▸ **WHAT IS EXPECTED**
Restate word for word the lines in the listing below, starting at the line containing "most common cell in the netlist -> nand2_1" and ending at the line containing "simple-gate portion of", both included; leave out the rest.

▸ **RECORDS FOR THIS EXERCISE**
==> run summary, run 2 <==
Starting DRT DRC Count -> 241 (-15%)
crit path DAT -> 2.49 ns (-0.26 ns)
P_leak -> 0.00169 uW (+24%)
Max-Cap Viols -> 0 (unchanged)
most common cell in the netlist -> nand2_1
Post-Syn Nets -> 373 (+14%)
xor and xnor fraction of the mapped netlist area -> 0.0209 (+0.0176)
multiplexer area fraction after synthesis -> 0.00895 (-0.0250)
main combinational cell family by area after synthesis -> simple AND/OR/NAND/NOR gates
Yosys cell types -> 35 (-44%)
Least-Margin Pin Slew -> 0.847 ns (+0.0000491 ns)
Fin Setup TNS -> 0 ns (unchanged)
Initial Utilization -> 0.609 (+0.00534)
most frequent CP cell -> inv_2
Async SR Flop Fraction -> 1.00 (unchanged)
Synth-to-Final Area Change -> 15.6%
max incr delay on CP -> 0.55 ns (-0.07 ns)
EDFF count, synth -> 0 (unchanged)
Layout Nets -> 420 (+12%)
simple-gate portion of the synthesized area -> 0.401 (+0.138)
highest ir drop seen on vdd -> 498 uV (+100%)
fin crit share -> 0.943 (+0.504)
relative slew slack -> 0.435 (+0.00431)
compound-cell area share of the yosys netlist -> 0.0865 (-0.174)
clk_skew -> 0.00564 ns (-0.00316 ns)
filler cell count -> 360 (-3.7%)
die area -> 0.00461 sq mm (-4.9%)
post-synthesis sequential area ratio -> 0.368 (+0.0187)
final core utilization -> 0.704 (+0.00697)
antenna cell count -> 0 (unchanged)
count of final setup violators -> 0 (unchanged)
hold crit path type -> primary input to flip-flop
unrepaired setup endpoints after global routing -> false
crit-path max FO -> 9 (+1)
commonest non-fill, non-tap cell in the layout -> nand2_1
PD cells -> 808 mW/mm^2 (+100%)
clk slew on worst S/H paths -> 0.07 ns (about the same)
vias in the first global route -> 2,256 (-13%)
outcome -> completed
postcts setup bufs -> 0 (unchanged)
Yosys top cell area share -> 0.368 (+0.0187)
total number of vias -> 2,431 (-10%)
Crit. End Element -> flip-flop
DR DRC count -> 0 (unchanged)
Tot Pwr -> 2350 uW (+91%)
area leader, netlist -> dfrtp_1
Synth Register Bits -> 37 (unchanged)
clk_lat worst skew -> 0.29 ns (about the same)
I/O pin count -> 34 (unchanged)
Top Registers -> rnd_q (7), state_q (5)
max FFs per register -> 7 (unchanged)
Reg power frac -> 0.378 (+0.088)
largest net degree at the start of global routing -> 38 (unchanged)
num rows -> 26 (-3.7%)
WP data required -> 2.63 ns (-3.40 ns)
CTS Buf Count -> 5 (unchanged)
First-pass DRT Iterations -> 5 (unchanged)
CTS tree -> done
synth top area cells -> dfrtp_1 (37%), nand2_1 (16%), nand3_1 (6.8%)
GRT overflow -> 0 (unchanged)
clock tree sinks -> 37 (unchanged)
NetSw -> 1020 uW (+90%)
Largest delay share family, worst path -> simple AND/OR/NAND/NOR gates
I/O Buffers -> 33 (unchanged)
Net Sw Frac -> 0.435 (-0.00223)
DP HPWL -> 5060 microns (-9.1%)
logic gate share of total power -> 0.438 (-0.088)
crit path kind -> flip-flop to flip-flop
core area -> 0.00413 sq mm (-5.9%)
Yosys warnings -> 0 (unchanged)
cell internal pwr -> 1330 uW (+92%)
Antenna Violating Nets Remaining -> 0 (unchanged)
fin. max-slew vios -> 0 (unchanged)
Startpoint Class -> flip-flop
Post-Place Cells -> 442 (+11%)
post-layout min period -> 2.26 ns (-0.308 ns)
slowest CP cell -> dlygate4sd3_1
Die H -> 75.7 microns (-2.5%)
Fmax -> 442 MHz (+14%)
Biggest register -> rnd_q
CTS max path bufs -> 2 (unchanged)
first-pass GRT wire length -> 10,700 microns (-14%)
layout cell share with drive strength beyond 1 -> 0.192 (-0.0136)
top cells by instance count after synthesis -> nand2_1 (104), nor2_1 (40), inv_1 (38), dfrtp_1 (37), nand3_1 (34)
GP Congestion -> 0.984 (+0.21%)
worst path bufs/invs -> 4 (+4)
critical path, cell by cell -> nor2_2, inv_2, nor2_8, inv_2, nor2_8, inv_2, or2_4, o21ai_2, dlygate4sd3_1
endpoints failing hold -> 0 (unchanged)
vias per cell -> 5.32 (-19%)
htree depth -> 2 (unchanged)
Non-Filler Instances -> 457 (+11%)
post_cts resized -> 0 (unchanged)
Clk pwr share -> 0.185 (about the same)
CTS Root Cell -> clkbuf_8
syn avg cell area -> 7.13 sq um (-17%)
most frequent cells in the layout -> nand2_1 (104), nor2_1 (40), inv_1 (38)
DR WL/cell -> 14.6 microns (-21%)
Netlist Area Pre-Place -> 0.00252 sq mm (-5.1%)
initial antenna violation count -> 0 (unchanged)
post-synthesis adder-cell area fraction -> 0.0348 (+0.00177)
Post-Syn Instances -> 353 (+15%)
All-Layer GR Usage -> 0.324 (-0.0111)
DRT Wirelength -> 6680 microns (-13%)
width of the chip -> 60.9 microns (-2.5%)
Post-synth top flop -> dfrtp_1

---

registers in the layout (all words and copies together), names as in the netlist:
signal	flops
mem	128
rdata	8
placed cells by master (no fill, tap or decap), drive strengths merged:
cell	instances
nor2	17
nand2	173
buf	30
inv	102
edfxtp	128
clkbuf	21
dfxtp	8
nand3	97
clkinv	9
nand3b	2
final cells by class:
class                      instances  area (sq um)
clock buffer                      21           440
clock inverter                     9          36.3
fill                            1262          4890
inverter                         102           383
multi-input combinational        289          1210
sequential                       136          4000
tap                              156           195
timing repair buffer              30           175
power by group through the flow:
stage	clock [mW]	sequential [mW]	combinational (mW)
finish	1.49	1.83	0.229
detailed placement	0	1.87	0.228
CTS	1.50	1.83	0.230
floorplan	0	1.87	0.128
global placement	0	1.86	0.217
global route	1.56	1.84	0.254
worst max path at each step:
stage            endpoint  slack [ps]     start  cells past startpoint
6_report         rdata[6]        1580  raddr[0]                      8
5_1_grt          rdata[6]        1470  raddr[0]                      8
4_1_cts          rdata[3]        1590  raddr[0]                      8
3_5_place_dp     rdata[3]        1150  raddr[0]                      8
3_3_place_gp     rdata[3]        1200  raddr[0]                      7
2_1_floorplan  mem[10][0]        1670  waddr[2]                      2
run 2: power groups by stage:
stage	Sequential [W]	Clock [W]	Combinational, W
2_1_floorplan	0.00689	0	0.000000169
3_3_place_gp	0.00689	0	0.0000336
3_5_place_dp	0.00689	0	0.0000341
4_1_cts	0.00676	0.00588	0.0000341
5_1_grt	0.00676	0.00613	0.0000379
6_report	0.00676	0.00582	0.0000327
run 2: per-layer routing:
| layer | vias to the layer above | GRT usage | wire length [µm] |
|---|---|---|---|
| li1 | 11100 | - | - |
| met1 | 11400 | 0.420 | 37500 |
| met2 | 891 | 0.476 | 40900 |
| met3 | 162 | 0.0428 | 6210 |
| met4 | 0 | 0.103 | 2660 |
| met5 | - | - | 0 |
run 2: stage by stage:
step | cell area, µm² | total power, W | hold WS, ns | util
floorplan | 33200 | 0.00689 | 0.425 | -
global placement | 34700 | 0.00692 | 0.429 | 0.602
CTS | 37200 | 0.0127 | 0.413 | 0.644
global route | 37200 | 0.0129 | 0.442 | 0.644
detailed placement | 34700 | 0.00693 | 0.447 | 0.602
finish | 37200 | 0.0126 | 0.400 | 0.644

==

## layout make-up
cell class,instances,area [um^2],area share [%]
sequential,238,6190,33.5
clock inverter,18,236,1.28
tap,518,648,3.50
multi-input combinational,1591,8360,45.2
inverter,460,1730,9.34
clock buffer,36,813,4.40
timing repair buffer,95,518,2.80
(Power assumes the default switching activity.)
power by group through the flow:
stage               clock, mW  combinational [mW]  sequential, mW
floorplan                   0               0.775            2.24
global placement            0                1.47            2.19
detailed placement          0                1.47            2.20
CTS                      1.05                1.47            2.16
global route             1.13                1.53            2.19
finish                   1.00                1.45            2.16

▸ **TASK ANSWER**
most common cell in the netlist -> nand2_1
Post-Syn Nets -> 373 (+14%)
xor and xnor fraction of the mapped netlist area -> 0.0209 (+0.0176)
multiplexer area fraction after synthesis -> 0.00895 (-0.0250)
main combinational cell family by area after synthesis -> simple AND/OR/NAND/NOR gates
Yosys cell types -> 35 (-44%)
Least-Margin Pin Slew -> 0.847 ns (+0.0000491 ns)
Fin Setup TNS -> 0 ns (unchanged)
Initial Utilization -> 0.609 (+0.00534)
most frequent CP cell -> inv_2
Async SR Flop Fraction -> 1.00 (unchanged)
Synth-to-Final Area Change -> 15.6%
max incr delay on CP -> 0.55 ns (-0.07 ns)
EDFF count, synth -> 0 (unchanged)
Layout Nets -> 420 (+12%)
simple-gate portion of the synthesized area -> 0.401 (+0.138)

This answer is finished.